Task to carry out – Below are the records; copy exactly the stretch from the line containing "buffers and inverters | 459 | 562 | 3.650" through the line containing "worst max path", both ends included, and nothing else.

[Start of section]

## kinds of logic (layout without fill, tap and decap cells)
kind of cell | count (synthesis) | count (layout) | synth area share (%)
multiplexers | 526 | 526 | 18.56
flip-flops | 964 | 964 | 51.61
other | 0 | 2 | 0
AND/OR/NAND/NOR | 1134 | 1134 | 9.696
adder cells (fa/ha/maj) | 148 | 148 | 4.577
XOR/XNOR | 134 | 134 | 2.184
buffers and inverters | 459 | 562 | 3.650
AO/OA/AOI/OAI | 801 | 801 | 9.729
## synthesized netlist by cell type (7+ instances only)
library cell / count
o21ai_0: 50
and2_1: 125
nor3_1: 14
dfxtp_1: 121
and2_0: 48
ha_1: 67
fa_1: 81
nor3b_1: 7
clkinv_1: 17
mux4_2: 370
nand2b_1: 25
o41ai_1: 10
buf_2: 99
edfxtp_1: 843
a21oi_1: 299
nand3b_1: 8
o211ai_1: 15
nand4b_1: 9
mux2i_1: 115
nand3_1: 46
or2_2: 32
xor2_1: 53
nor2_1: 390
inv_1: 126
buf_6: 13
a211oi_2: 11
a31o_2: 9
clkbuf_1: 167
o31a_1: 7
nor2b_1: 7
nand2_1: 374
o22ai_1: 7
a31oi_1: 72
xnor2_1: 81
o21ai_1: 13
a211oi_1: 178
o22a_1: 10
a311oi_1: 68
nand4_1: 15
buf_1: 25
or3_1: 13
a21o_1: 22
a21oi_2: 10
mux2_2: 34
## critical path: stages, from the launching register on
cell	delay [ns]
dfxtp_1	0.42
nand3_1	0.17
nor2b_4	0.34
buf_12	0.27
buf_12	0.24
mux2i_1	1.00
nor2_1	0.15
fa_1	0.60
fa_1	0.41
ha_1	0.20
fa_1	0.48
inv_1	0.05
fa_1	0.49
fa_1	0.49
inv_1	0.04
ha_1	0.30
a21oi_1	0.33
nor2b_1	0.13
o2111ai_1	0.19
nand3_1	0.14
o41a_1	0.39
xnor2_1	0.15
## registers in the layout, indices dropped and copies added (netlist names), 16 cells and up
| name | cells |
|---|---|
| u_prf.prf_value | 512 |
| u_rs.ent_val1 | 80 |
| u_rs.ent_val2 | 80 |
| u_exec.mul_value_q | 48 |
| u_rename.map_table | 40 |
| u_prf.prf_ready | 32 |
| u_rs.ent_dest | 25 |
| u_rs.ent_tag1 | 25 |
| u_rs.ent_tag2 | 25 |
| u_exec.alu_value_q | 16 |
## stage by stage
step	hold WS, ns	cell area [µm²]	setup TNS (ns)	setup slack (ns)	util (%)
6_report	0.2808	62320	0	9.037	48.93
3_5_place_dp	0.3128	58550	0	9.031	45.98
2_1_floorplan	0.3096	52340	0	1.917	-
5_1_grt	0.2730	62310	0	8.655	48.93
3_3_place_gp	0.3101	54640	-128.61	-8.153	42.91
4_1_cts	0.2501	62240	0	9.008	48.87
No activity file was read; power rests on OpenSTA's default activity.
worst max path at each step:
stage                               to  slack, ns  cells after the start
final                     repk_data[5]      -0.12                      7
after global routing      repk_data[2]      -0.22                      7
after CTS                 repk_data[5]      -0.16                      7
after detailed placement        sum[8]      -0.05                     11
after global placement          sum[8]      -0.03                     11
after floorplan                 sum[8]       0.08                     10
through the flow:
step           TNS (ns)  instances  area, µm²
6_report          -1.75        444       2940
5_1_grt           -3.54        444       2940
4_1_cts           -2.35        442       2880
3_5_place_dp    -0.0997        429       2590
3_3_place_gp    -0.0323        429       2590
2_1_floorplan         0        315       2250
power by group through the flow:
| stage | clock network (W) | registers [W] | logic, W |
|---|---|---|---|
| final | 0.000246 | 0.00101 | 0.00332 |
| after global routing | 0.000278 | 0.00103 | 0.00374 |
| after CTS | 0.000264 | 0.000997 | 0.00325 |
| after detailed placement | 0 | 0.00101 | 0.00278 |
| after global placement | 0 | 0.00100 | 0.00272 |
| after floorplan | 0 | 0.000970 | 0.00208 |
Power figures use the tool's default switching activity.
$ cat src/design/commu_macros.svh
// sizing constants for the frame buffer subsystem, included by the package and by the RTL
`ifndef COMMU_MACROS_SVH
`define COMMU_MACROS_SVH

// ------------------------------
// bank memory
// ------------------------------

// number of frame banks
`define COMMU_BANKS 8

// byte address width inside one bank
`define COMMU_BANK_AW 10

// ------------------------------
// frame timing
// ------------------------------

// cycles from frame end to the write bank switch
`define COMMU_SWITCH_DLY 8

// idle cycles between frames, must exceed the switch delay
`define COMMU_FRAME_GAP 12

`endif

$ cat src/design/commu_pkg.sv
// shared types for the frame buffer subsystem, referenced by scoped names from the RTL
`include "commu_macros.svh"

package commu_pkg;

	// ------------------------------
	// data widths
	// ------------------------------

	// source or trailer word
	typedef logic [15:0] word_t;

	// one buffered byte
	typedef logic [7:0] byte_t;

	// byte address inside a bank
	typedef logic [`COMMU_BANK_AW-1:0] baddr_t;

	// bank index
	typedef logic [2:0] bank_t;

	// frame length in bytes, one bit wider than an address
	typedef logic [`COMMU_BANK_AW:0] blen_t;

	// ------------------------------
	// state machines
	// ------------------------------

	typedef enum logic [2:0] {
		REPK_IDLE,
		REPK_DATA,
		REPK_TRAILER,
		REPK_TAIL,
		REPK_GAP
	} repack_state_e;

	typedef enum logic [1:0] {
		RD_IDLE,
		RD_READ,
		RD_CLOSE,
		RD_GAP
	} reader_state_e;

endpackage
<file path="src/fdbk_ctrl_pkg.sv">
`default_nettype none

// Controller settings and the decimator frame state
package fdbk_ctrl_pkg;

	localparam int GAIN_W = 16;
	localparam int CSHIFT_W = 2;

	// Fixed part of the low-latency shift, the coarse code adds twice its value
	localparam int LL_BASE_SHIFT = 4;

	// Unsigned proportional or integral gain
	typedef logic [GAIN_W-1:0] gain_t;

	// Coarse scale code of the low-latency path
	typedef logic [CSHIFT_W-1:0] cshift_t;

	// Position inside the eight-word frame, I and Q interleaved
	typedef enum logic [2:0] {
		PH_I0, PH_Q0,
		PH_I1, PH_Q1,
		PH_I2, PH_Q2,
		PH_I3, PH_Q3
	} decim_phase_t;

endpackage

`default_nettype wire

</file>
<file path="src/fdbk_sample_pkg.sv">
`default_nettype none

// Widths and types of the stream samples and the arithmetic built on them
package fdbk_sample_pkg;

	// One interleaved stream word, also the width of a drive word
	localparam int SAMPLE_W = 18;

	// Four samples summed need two more bits, one spare for headroom
	localparam int SUM_W = SAMPLE_W + 3;

	// Full product of an error and a gain
	localparam int WIDE_W = 2 * SAMPLE_W;

	// Signed stream sample or drive word
	typedef logic signed [SAMPLE_W-1:0] sample_t;

	// Difference of two samples, one bit wider so it never wraps
	typedef logic signed [SAMPLE_W:0] err_t;

	// Sum of the four samples of one component in a frame
	typedef logic signed [SUM_W-1:0] sum_t;

	// Gain product and integrator accumulator
	typedef logic signed [WIDE_W-1:0] wide_t;

	// Saturation bounds of a drive word
	localparam sample_t SAMPLE_MAX = {1'b0, {(SAMPLE_W-1){1'b1}}};
	localparam sample_t SAMPLE_MIN = {1'b1, {(SAMPLE_W-1){1'b0}}};

endpackage

`default_nettype wire

</file>
<file path="src/drive_hold.sv">
`timescale 1ns/100ps
`default_nettype none

// Holds the slow drive pair and replays it at the stream rate
module drive_hold
	import fdbk_sample_pkg::*;
(
	input  wire          clk,
	input  wire          rst_n,
	input  wire sample_t drv_i,
	input  wire sample_t drv_q,
	input  wire          drv_valid,
	input  wire          iq,
	output sample_t      hold_xy
);

	sample_t lat_i;
	sample_t lat_q;
	sample_t cur_i;
	sample_t cur_q;

	// New pair bypasses the latch so it shows on the very next cycle
	assign cur_i = drv_valid ? drv_i : lat_i;
	assign cur_q = drv_valid ? drv_q : lat_q;

	always_ff @(posedge clk or negedge rst_n) begin
		if (!rst_n) begin
			lat_i <= '0;
			lat_q <= '0;
			hold_xy <= '0;
		end else begin
			if (drv_valid) begin
				lat_i <= drv_i;
				lat_q <= drv_q;
			end
			// I when iq is high, Q otherwise
			hold_xy <= iq ? cur_i : cur_q;
		end
	end

endmodule

`default_nettype wire

</file>
<file path="src/fdbk_core.sv">
`timescale 1ns/100ps
`default_nettype none

// Feedback controller core, Cartesian slow path plus low-latency path
module fdbk_core
	import fdbk_sample_pkg::*, fdbk_ctrl_pkg::*;
#(
	parameter int GAIN_SHIFT = 12,
	parameter int INT_SHIFT = 4
)(
	input  wire          clk,
	input  wire          rst_n,
	// Interleaved stream, iq high on I, sync on the first I of a frame
	input  wire sample_t in_xy,
	input  wire          iq,
	input  wire          sync,
	// Static settings
	input  wire sample_t set_i,
	input  wire sample_t set_q,
	input  wire gain_t   kp,
	input  wire gain_t   ki,
	input  wire sample_t lim_hi,
	input  wire sample_t lim_lo,
	input  wire cshift_t coarse_scale,
	input  wire          ll_en,
	output sample_t      out_xy
);

	// Decimator outputs
	sample_t avg_i;
	sample_t avg_q;
	logic avg_valid;

	// Controller outputs
	sample_t drv_i;
	sample_t drv_q;
	logic drv_valid;

	// Stream-rate drives
	sample_t hold_xy;
	sample_t prop_xy;

	// Frame averages, valid the cycle after the last Q
	iq_decim4 iq_decim4_inst (
		.clk       (clk),
		.rst_n     (rst_n),
		.in_xy     (in_xy),
		.iq        (iq),
		.sync      (sync),
		.avg_i     (avg_i),
		.avg_q     (avg_q),
		.avg_valid (avg_valid)
	);

	// Two-stage PI with clamp
	iq_pi_ctrl #(
		.GAIN_SHIFT (GAIN_SHIFT),
		.INT_SHIFT  (INT_SHIFT)
	) iq_pi_ctrl_inst (
		.clk       (clk),
		.rst_n     (rst_n),
		.avg_i     (avg_i),
		.avg_q     (avg_q),
		.avg_valid (avg_valid),
		.set_i     (set_i),
		.set_q     (set_q),
		.lim_hi    (lim_hi),
		.lim_lo    (lim_lo),
		.kp        (kp),
		.ki        (ki),
		.drv_i     (drv_i),
		.drv_q     (drv_q),
		.drv_valid (drv_valid)
	);

	// Slow drive replayed on the stream slots
	drive_hold drive_hold_inst (
		.clk       (clk),
		.rst_n     (rst_n),
		.drv_i     (drv_i),
		.drv_q     (drv_q),
		.drv_valid (drv_valid),
		.iq        (iq),
		.hold_xy   (hold_xy)
	);

	// Fast correction on top of the held drive
	ll_prop ll_prop_inst (
		.clk          (clk),
		.rst_n        (rst_n),
		.in_xy        (in_xy),
		.hold_xy      (hold_xy),
		.set_i        (set_i),
		.set_q        (set_q),
		.iq           (iq),
		.coarse_scale (coarse_scale),
		.prop_xy      (prop_xy)
	);

	// Output path select
	assign out_xy = ll_en ? prop_xy : hold_xy;

endmodule

`default_nettype wire

</file>
<file path="src/iq_decim4.sv">
`timescale 1ns/100ps
`default_nettype none

// Decimate by four, averaging the four I/Q pairs of each frame
module iq_decim4
	import fdbk_sample_pkg::*, fdbk_ctrl_pkg::*;
(
	input  wire         clk,
	input  wire         rst_n,
	input  wire sample_t in_xy,
	input  wire         iq,
	input  wire         sync,
	output sample_t     avg_i,
	output sample_t     avg_q,
	output logic        avg_valid
);

	decim_phase_t phase;
	logic run;
	logic start;
	sum_t acc_i;
	sum_t acc_q;
	sum_t acc_q_fin;
	sum_t in_ext;

	// Sync only counts when it sits on an I word
	assign start = sync & iq;
	assign in_ext = sum_t'(in_xy);

	// Last Q word joins the sum on the same edge the average is taken
	assign acc_q_fin = acc_q + in_ext;

	// Frame position and the output strobe
	always_ff @(posedge clk or negedge rst_n) begin
		if (!rst_n) begin
			phase <= PH_I0;
			run <= 1'b0;
			avg_valid <= 1'b0;
		end else begin
			avg_valid <= 1'b0;
			if (start) begin
				// Sync word is I0, so the next word is Q0
				phase <= PH_Q0;
				run <= 1'b1;
			end else if (run) begin
				avg_valid <= (phase == PH_Q3);
				phase <= (phase == PH_Q3) ? PH_I0 : decim_phase_t'(phase + 3'd1);
			end
		end
	end

	// Accumulators, a sync mid-frame drops the partial sums
	always_ff @(posedge clk) begin
		if (start) begin
			acc_i <= in_ext;
			acc_q <= '0;
		end else if (run) begin
			case (phase)
				// Free-running frame start when no sync arrives
				PH_I0: acc_i <= in_ext;
				PH_Q0: acc_q <= in_ext;
				PH_I1, PH_I2, PH_I3: acc_i <= acc_i + in_ext;
				PH_Q1, PH_Q2: acc_q <= acc_q + in_ext;
				PH_Q3: begin
					// Divide by four, rounding toward minus infinity
					avg_i <= sample_t'(acc_i >>> 2);
					avg_q <= sample_t'(acc_q_fin >>> 2);
				end
				default: acc_q <= acc_q;
			endcase
		end
	end

endmodule

`default_nettype wire

</file>
<file path="src/iq_pi_ctrl.sv">
`timescale 1ns/100ps
`default_nettype none

// Cartesian PI controller, one lane each for I and Q
module iq_pi_ctrl
	import fdbk_sample_pkg::*, fdbk_ctrl_pkg::*;
#(
	parameter int GAIN_SHIFT = 12,
	parameter int INT_SHIFT = 4
)(
	input  wire          clk,
	input  wire          rst_n,
	input  wire sample_t avg_i,
	input  wire sample_t avg_q,
	input  wire          avg_valid,
	input  wire sample_t set_i,
	input  wire sample_t set_q,
	input  wire sample_t lim_hi,
	input  wire sample_t lim_lo,
	input  wire gain_t   kp,
	input  wire gain_t   ki,
	output sample_t      drv_i,
	output sample_t      drv_q,
	output logic         drv_valid
);

	// Integral increment sees the extra shift on top of the gain shift
	localparam int I_SHIFT = GAIN_SHIFT + INT_SHIFT;

	// Lane 0 is I, lane 1 is Q
	sample_t avg_v [2];
	sample_t set_v [2];
	err_t err [2];

	// Gains made signed with a zero sign bit
	logic signed [GAIN_W:0] kp_s;
	logic signed [GAIN_W:0] ki_s;

	// Stage one products
	wide_t prod_p [2];
	wide_t prod_i [2];
	logic v1;

	// Stage two state and arithmetic
	wide_t integ [2];
	wide_t int_cand [2];
	wide_t drv_sum [2];
	logic clip_hi [2];
	logic clip_lo [2];
	sample_t drv [2];

	assign avg_v[0] = avg_i;
	assign avg_v[1] = avg_q;
	assign set_v[0] = set_i;
	assign set_v[1] = set_q;
	assign kp_s = {1'b0, kp};
	assign ki_s = {1'b0, ki};

	// Error is setpoint minus average
	always_comb begin
		for (int k = 0; k < 2; k++) begin
			err[k] = err_t'(set_v[k]) - err_t'(avg_v[k]);
		end
	end

	// Candidate integrator and drive before the clamp
	always_comb begin
		for (int k = 0; k < 2; k++) begin
			int_cand[k] = integ[k] + (prod_i[k] >>> I_SHIFT);
			drv_sum[k] = int_cand[k] + (prod_p[k] >>> GAIN_SHIFT);
			clip_hi[k] = drv_sum[k] > wide_t'(lim_hi);
			clip_lo[k] = drv_sum[k] < wide_t'(lim_lo);
		end
	end

	// Strobes and integrators
	always_ff @(posedge clk or negedge rst_n) begin
		if (!rst_n) begin
			v1 <= 1'b0;
			drv_valid <= 1'b0;
			for (int k = 0; k < 2; k++) begin
				integ[k] <= '0;
			end
		end else begin
			v1 <= avg_valid;
			drv_valid <= v1;
			if (v1) begin
				for (int k = 0; k < 2; k++) begin
					// Anti-windup, the integrator holds while the drive clamps
					if (!clip_hi[k] && !clip_lo[k]) begin
						integ[k] <= int_cand[k];
					end
				end
			end
		end
	end

	// Products on the average strobe, clamped drive one cycle later
	always_ff @(posedge clk) begin
		if (avg_valid) begin
			for (int k = 0; k < 2; k++) begin
				prod_p[k] <= err[k] * kp_s;
				prod_i[k] <= err[k] * ki_s;
			end
		end
		if (v1) begin
			for (int k = 0; k < 2; k++) begin
				if (clip_hi[k]) begin
					drv[k] <= lim_hi;
				end else if (clip_lo[k]) begin
					drv[k] <= lim_lo;
				end else begin
					drv[k] <= sample_t'(drv_sum[k]);
				end
			end
		end
	end

	assign drv_i = drv[0];
	assign drv_q = drv[1];

endmodule

`default_nettype wire

</file>
<file path="src/ll_prop.sv">
`timescale 1ns/100ps
`default_nettype none

// Low-latency proportional path on every stream sample
module ll_prop
	import fdbk_sample_pkg::*, fdbk_ctrl_pkg::*;
(
	input  wire          clk,
	input  wire          rst_n,
	input  wire sample_t in_xy,
	input  wire sample_t hold_xy,
	input  wire sample_t set_i,
	input  wire sample_t set_q,
	input  wire          iq,
	input  wire cshift_t coarse_scale,
	output sample_t      prop_xy
);

	sample_t set_sel;
	err_t err;
	err_t err_sh;
	logic [3:0] shift;
	logic signed [SAMPLE_W+1:0] sum;

	// Setpoint for the component on the stream now
	assign set_sel = iq ? set_i : set_q;
	assign err = err_t'(set_sel) - err_t'(in_xy);

	// Shift runs from 4 to 10 in steps of two
	assign shift = 4'(LL_BASE_SHIFT) + {1'b0, coarse_scale, 1'b0};

	// hold_xy is one cycle behind iq, so it meets the registered error
	assign sum = hold_xy + err_sh;

	always_ff @(posedge clk or negedge rst_n) begin
		if (!rst_n) begin
			err_sh <= '0;
			prop_xy <= '0;
		end else begin
			err_sh <= err >>> shift;
			// Saturate back to a drive word
			if (sum > SAMPLE_MAX) begin
				prop_xy <= SAMPLE_MAX;
			end else if (sum < SAMPLE_MIN) begin
				prop_xy <= SAMPLE_MIN;
			end else begin
				prop_xy <= sample_t'(sum);
			end
		end
	end

endmodule

`default_nettype wire

</file>
<file path="src/common/mem_pkg.sv">
package mem_pkg;

    // Datapath widths
    localparam int xlen       = 32;       // Data and address width
    localparam int rob_tag_w  = 4;        // Reorder buffer tag width

    // Store buffer geometry
    localparam int sb_depth   = 4;        // Pending store slots
    localparam int sb_ptr_w   = 2;        // Slot index width

    // Data memory geometry
    localparam int mem_words  = 256;      // Depth in 32-bit words
    localparam int mem_addr_w = 8;        // Word index width

    // RISC-V load/store funct3 encodings
    localparam logic [2:0] f3_b  = 3'b000; // LB / SB
    localparam logic [2:0] f3_h  = 3'b001; // LH / SH
    localparam logic [2:0] f3_w  = 3'b010; // LW / SW
    localparam logic [2:0] f3_bu = 3'b100; // LBU
    localparam logic [2:0] f3_hu = 3'b101; // LHU

    // One memory word, seen whole or as four byte lanes
    // Lane 0 is the least significant byte (little endian)
    typedef union packed {
        logic [xlen-1:0]  word;            // Whole-word view
        logic [3:0][7:0]  bytes;           // Per-lane view
    } mem_word_t;

endpackage

</file>
<file path="src/verilog/agu_stage.sv">
`timescale 1ns/1ps

// Address generation with base + offset and one pipeline register
module agu_stage (
    input  logic                          clk,
    input  logic                          rst_n,
    input  logic                          flush,       // Exception kills the held op
    input  logic                          stall,       // Store buffer full
    input  logic                          op_store,
    input  logic                          op_load,
    input  logic [mem_pkg::xlen-1:0]      base,
    input  logic [mem_pkg::xlen-1:0]      offset,
    input  logic [mem_pkg::xlen-1:0]      store_data,
    input  logic [2:0]                    funct3,
    input  logic [mem_pkg::rob_tag_w-1:0] rob_tag,
    output logic [mem_pkg::xlen-1:0]      addr,
    output logic [mem_pkg::xlen-1:0]      data,
    output logic [2:0]                    f3,
    output logic [mem_pkg::rob_tag_w-1:0] tag,
    output logic                          is_store,
    output logic                          is_load
);

    // Strobes clear on reset and flush
    always_ff @(posedge clk) begin
        if (!rst_n || flush) begin
            is_store <= 1'b0;
            is_load  <= 1'b0;
        end else if (!stall) begin
            is_store <= op_store;
            is_load  <= op_load;
        end
        // Stalled op keeps its strobe so the store retries
    end

    // Operation payload
    always_ff @(posedge clk) begin
        if (!stall) begin
            addr <= base + offset;                 // Effective address
            data <= store_data;
            f3   <= funct3;
            tag  <= rob_tag;
        end
    end

endmodule

</file>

[End of section]

Exercise solution –
buffers and inverters | 459 | 562 | 3.650
AO/OA/AOI/OAI | 801 | 801 | 9.729
## synthesized netlist by cell type (7+ instances only)
library cell / count
o21ai_0: 50
and2_1: 125
nor3_1: 14
dfxtp_1: 121
and2_0: 48
ha_1: 67
fa_1: 81
nor3b_1: 7
clkinv_1: 17
mux4_2: 370
nand2b_1: 25
o41ai_1: 10
buf_2: 99
edfxtp_1: 843
a21oi_1: 299
nand3b_1: 8
o211ai_1: 15
nand4b_1: 9
mux2i_1: 115
nand3_1: 46
or2_2: 32
xor2_1: 53
nor2_1: 390
inv_1: 126
buf_6: 13
a211oi_2: 11
a31o_2: 9
clkbuf_1: 167
o31a_1: 7
nor2b_1: 7
nand2_1: 374
o22ai_1: 7
a31oi_1: 72
xnor2_1: 81
o21ai_1: 13
a211oi_1: 178
o22a_1: 10
a311oi_1: 68
nand4_1: 15
buf_1: 25
or3_1: 13
a21o_1: 22
a21oi_2: 10
mux2_2: 34
## critical path: stages, from the launching register on
cell	delay [ns]
dfxtp_1	0.42
nand3_1	0.17
nor2b_4	0.34
buf_12	0.27
buf_12	0.24
mux2i_1	1.00
nor2_1	0.15
fa_1	0.60
fa_1	0.41
ha_1	0.20
fa_1	0.48
inv_1	0.05
fa_1	0.49
fa_1	0.49
inv_1	0.04
ha_1	0.30
a21oi_1	0.33
nor2b_1	0.13
o2111ai_1	0.19
nand3_1	0.14
o41a_1	0.39
xnor2_1	0.15
## registers in the layout, indices dropped and copies added (netlist names), 16 cells and up
| name | cells |
|---|---|
| u_prf.prf_value | 512 |
| u_rs.ent_val1 | 80 |
| u_rs.ent_val2 | 80 |
| u_exec.mul_value_q | 48 |
| u_rename.map_table | 40 |
| u_prf.prf_ready | 32 |
| u_rs.ent_dest | 25 |
| u_rs.ent_tag1 | 25 |
| u_rs.ent_tag2 | 25 |
| u_exec.alu_value_q | 16 |
## stage by stage
step	hold WS, ns	cell area [µm²]	setup TNS (ns)	setup slack (ns)	util (%)
6_report	0.2808	62320	0	9.037	48.93
3_5_place_dp	0.3128	58550	0	9.031	45.98
2_1_floorplan	0.3096	52340	0	1.917	-
5_1_grt	0.2730	62310	0	8.655	48.93
3_3_place_gp	0.3101	54640	-128.61	-8.153	42.91
4_1_cts	0.2501	62240	0	9.008	48.87
No activity file was read; power rests on OpenSTA's default activity.
worst max path at each step:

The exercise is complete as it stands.